Fabrication and transplantation of chitosan-selenium biodegradable nanocomposite conduit on transected sciatic nerve: a novel study in rat model.

Purpose: The improvement of techniques using conduits that connects the ends of damaged nerves and guides the growth of nerve fibers between the stumps, including adoption of natural or synthetic materials still is a challenge in peripheral nerve repair. The aim of the present novel study was to fabricate and transplant chitosan-selenium biodegradable nanocomposite conduit on transected sciatic nerve in rat model.

Methods: In NORMAL group, the left sciatic nerve was exposed through a gluteal muscle incision and after careful hemostasis skin was closed. In TRANSECTED group left sciatic nerve was transected and stumps were fixed in adjacent muscle. In CHITOSAN and CSBNC groups, 10-mm sciatic nerve defects were bridged using a chitosan and chitosan-selenium biodegradable nanocomposite conduits, respectively. The regenerated fibers were studied 4, 8 and 12 weeks after surgery. Assessment of nerve regeneration was based on behavioral, functional, biomechanical, histomorphometric and immunohistochemical criteria.

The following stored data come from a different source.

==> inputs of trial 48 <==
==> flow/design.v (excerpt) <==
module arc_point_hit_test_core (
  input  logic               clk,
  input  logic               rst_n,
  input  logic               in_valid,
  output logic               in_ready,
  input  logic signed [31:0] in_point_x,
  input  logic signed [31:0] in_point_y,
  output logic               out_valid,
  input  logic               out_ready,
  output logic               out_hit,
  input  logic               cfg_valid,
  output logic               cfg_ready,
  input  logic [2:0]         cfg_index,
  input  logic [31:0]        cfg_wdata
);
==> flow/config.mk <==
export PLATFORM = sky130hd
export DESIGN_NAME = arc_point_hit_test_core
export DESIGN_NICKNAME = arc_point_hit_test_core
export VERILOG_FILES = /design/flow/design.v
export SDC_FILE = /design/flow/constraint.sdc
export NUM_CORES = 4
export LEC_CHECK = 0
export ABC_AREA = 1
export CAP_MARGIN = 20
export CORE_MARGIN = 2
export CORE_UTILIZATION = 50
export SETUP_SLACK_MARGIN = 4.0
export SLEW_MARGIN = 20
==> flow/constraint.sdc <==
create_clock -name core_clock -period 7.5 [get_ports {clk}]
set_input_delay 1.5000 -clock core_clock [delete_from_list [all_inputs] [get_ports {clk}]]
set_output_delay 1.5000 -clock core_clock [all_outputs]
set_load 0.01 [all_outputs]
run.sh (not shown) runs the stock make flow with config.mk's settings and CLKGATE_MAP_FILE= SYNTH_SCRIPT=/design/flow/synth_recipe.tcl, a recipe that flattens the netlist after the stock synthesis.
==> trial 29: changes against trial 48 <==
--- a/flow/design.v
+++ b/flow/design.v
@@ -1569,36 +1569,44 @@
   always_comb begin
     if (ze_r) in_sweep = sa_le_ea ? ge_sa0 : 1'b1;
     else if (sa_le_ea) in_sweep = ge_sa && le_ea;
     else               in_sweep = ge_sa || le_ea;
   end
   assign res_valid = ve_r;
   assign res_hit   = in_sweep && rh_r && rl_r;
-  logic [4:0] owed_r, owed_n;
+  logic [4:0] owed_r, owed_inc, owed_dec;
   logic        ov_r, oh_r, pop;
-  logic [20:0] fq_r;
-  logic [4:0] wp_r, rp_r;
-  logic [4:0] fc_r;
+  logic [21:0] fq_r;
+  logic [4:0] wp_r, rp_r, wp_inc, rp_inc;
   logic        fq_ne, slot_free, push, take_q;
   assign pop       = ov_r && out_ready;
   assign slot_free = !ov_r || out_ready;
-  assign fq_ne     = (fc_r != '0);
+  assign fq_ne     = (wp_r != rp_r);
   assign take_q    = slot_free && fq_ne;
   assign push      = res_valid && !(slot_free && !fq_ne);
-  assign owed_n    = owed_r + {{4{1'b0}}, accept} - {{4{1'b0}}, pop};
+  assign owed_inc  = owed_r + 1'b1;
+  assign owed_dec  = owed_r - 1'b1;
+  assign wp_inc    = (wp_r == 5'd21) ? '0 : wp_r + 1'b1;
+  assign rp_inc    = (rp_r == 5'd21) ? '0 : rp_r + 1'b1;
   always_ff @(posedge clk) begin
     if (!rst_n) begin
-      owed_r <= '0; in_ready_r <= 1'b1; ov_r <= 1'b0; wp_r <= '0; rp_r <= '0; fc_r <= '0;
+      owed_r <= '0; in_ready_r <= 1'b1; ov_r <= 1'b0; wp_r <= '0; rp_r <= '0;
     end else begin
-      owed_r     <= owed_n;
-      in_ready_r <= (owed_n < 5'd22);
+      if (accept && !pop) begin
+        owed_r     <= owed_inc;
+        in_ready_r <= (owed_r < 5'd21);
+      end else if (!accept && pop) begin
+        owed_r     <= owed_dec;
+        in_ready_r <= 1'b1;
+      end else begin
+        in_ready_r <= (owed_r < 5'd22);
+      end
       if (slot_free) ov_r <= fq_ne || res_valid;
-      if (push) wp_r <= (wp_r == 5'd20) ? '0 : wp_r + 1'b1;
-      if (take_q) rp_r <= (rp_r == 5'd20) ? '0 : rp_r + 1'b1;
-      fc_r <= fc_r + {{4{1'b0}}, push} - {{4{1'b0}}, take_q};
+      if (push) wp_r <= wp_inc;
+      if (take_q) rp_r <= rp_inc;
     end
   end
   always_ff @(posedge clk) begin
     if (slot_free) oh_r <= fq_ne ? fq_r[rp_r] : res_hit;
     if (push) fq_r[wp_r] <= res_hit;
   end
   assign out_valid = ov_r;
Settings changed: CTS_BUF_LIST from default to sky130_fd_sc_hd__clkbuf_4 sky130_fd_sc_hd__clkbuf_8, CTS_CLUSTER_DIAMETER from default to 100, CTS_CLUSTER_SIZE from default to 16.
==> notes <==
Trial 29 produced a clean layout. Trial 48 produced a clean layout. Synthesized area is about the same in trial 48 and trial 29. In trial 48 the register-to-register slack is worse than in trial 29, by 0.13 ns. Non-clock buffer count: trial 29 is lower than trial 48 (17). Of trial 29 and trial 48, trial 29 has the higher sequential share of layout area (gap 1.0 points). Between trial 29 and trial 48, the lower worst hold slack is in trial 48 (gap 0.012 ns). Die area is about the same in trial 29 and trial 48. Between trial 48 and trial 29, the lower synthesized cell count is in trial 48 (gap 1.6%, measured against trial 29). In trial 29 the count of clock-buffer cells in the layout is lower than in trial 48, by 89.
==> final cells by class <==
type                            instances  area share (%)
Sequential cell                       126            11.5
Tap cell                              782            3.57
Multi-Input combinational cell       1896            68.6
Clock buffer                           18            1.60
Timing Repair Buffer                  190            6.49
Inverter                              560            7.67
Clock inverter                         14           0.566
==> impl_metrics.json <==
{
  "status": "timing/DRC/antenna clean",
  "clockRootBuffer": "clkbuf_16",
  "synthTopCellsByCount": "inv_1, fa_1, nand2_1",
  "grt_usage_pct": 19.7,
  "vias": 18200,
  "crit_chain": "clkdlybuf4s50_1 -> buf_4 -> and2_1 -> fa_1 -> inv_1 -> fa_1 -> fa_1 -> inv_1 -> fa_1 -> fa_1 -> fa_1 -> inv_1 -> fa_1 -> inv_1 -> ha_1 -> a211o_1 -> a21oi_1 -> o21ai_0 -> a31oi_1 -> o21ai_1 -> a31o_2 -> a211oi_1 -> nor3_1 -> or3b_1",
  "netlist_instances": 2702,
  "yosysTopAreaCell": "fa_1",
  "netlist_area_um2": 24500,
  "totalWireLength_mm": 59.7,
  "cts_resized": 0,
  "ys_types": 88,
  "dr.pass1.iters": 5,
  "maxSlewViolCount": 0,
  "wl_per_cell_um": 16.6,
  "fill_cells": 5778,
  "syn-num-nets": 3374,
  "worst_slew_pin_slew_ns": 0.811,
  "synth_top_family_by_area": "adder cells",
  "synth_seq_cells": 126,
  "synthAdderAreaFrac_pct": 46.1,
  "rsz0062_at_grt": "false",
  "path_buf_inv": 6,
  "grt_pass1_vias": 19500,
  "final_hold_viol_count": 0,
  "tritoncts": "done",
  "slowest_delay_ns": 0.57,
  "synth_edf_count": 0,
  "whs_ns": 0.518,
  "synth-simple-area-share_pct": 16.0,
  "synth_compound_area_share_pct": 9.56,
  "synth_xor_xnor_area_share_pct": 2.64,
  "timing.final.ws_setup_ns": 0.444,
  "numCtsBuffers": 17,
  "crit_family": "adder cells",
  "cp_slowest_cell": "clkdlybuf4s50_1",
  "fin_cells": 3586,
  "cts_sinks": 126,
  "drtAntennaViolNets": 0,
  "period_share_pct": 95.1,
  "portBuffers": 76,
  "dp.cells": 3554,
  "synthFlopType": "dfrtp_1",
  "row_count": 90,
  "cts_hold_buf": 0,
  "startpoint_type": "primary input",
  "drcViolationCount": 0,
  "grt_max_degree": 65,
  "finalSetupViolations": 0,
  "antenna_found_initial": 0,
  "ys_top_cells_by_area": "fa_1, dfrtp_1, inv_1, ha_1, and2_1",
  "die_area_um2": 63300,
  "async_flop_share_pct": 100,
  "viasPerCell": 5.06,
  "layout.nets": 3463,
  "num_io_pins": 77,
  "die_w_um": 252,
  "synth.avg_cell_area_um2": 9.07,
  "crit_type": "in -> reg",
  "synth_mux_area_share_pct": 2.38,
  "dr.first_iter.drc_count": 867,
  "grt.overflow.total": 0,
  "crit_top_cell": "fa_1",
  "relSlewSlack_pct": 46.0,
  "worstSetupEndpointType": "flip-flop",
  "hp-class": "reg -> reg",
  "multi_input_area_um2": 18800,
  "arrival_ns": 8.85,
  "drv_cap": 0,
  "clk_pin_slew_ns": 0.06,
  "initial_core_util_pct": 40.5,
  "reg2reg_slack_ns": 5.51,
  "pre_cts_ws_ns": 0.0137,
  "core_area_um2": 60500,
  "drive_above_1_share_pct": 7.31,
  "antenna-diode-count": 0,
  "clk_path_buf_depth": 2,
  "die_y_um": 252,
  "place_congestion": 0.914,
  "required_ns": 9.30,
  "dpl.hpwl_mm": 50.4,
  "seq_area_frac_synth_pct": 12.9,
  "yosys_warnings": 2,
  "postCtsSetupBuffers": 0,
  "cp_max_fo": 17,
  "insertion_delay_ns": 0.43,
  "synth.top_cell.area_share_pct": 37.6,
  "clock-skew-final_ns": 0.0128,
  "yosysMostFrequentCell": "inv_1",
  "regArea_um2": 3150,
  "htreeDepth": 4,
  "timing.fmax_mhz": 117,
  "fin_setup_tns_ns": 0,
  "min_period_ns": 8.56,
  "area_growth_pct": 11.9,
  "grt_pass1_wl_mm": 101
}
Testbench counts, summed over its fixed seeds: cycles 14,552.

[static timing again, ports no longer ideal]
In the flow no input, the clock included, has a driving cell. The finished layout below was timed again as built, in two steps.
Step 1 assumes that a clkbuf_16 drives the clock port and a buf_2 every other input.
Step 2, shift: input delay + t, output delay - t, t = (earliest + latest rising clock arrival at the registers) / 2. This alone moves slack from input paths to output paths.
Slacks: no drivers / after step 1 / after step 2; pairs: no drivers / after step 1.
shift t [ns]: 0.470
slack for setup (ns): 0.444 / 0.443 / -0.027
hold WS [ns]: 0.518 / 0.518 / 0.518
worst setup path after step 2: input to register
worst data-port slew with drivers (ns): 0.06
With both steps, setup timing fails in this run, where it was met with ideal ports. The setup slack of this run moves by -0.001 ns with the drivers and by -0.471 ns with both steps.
What follows belongs to an exercise in optimizing a design on an open flow for small area; a production flow would make more cautious choices. The RTL was checked by simulation tests, not by an equivalence proof against the original design. Power and IR drop assume default switching activity.

==> inputs of run a <==
==> flow/design.v <==
`default_nettype none
package cpu_stack_pkg;
  localparam int STACK_TAG_W   = 3;
  localparam int STACK_VALUE_W = 32;
  localparam int STACK_WIDTH   = STACK_TAG_W + STACK_VALUE_W;   
  localparam int STACK_POP_W   = 11;
  localparam int STACK_DEPTH   = 64;
  typedef enum logic [STACK_TAG_W-1:0] {
    TAG_NONE  = 3'd0,
    TAG_INT   = 3'd1,
    TAG_ADDR  = 3'd2,
    TAG_RET   = 3'd3,
    TAG_FRAME = 3'd4,
    TAG_CONST = 3'd5
  } stack_tag_e;
  function automatic logic [STACK_WIDTH-1:0] stack_entry(
    input stack_tag_e                 tag,
    input logic [STACK_VALUE_W-1:0]   value
  );
    stack_entry = {tag, value};
  endfunction
  function automatic stack_tag_e stack_tag(input logic [STACK_WIDTH-1:0] entry);
    stack_tag = stack_tag_e'(entry[STACK_WIDTH-1 -: STACK_TAG_W]);
  endfunction
endpackage
`default_nettype wire
`default_nettype none
module cpu_operand_stack
#(
  parameter int WIDTH = cpu_stack_pkg::STACK_WIDTH,
  parameter int DEPTH = cpu_stack_pkg::STACK_DEPTH,
  parameter int TOPS  = 2,
  parameter int POP_W = cpu_stack_pkg::STACK_POP_W
) (
  input  logic                       clk,
  input  logic                       rst,
  input  logic                       st__pop,
  input  logic [POP_W-1:0]           st__to_pop,
  input  logic                       st__push,
  input  logic [WIDTH-1:0]           st__to_push,
  input  logic                       st__flush,
  input  logic                       st__err_clr,
  output logic [TOPS*WIDTH-1:0]      st__top,
  output logic [$clog2(DEPTH+1)-1:0] st__count,
  output logic                       st__empty,
  output logic                       st__full,
  output logic                       st__err_overflow,
  output logic                       st__err_underflow
);
  localparam int CNT_W  = $clog2(DEPTH+1);
  localparam int ADDR_W = (DEPTH > 1) ? $clog2(DEPTH) : 1;
  localparam int CMP_W  = (POP_W > CNT_W) ? POP_W : CNT_W;
  localparam logic [CNT_W-1:0] C_DEPTH = CNT_W'(DEPTH);
  logic [WIDTH-1:0] r_mem [DEPTH];
  logic [CNT_W-1:0] r_count;
  logic             r_err_overflow;
  logic             r_err_underflow;
  logic [CMP_W-1:0] w_pop_n;
  logic [CMP_W-1:0] w_count_ext;
  logic             w_underflow;
  logic [CNT_W-1:0] w_c1;
  logic             w_push_ok;
  logic             w_overflow;
  logic [CNT_W-1:0] w_next_count;
  always_comb begin
    w_pop_n      = st__pop ? CMP_W'(st__to_pop) : '0;
    w_count_ext  = CMP_W'(r_count);
    w_underflow  = (w_pop_n > w_count_ext);
    w_c1         = w_underflow ? '0 : (r_count - CNT_W'(w_pop_n));
    w_push_ok    = st__push && (w_c1 < C_DEPTH);
    w_overflow   = st__push && !w_push_ok;
    w_next_count = w_push_ok ? (w_c1 + CNT_W'(1)) : w_c1;
  end
  always_ff @(posedge clk or posedge rst) begin
    if (rst) begin
      r_count         <= '0;
      r_err_overflow  <= 1'b0;
      r_err_underflow <= 1'b0;
    end else begin
      if (st__flush) begin
        r_count <= '0;
      end else begin
        r_count <= w_next_count;
      end
      r_err_overflow  <= (r_err_overflow  & ~st__err_clr) | (w_overflow  & ~st__flush);
      r_err_underflow <= (r_err_underflow & ~st__err_clr) | (w_underflow & ~st__flush);
    end
  end
  always_ff @(posedge clk) begin
    if (!st__flush && w_push_ok) begin
      r_mem[w_c1[ADDR_W-1:0]] <= st__to_push;
    end
  end
  for (genvar k = 0; k < TOPS; k++) begin : g_top
    logic             w_valid;
    logic [CNT_W-1:0] w_idx;
    assign w_valid = (r_count > CNT_W'(k));
    assign w_idx   = r_count - CNT_W'(k + 1);
    assign st__top[k*WIDTH +: WIDTH] = w_valid ? r_mem[w_idx[ADDR_W-1:0]] : '0;
  end
  assign st__count         = r_count;
  assign st__empty         = (r_count == '0);
  assign st__full          = (r_count == C_DEPTH);
  assign st__err_overflow  = r_err_overflow;
  assign st__err_underflow = r_err_underflow;
endmodule
`default_nettype wire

Results: The behavioral, functional and biomechanical studies confirmed significant recovery of regenerated axons in CSBNC group (P < 0.05). Quantitative morphometric analyses of regenerated fibers showed the number and diameter of myelinated fibers in CSBNC group were significantly higher than in the CHITOSAN group (P < 0.05).Discussion: This demonstrates the potential of using CSBNC in peripheral nerve regeneration without limitations of donor-site morbidity associated with isolation autograft. It is also cost saving and may have clinical implications for the surgical management of patients after facial nerve transection.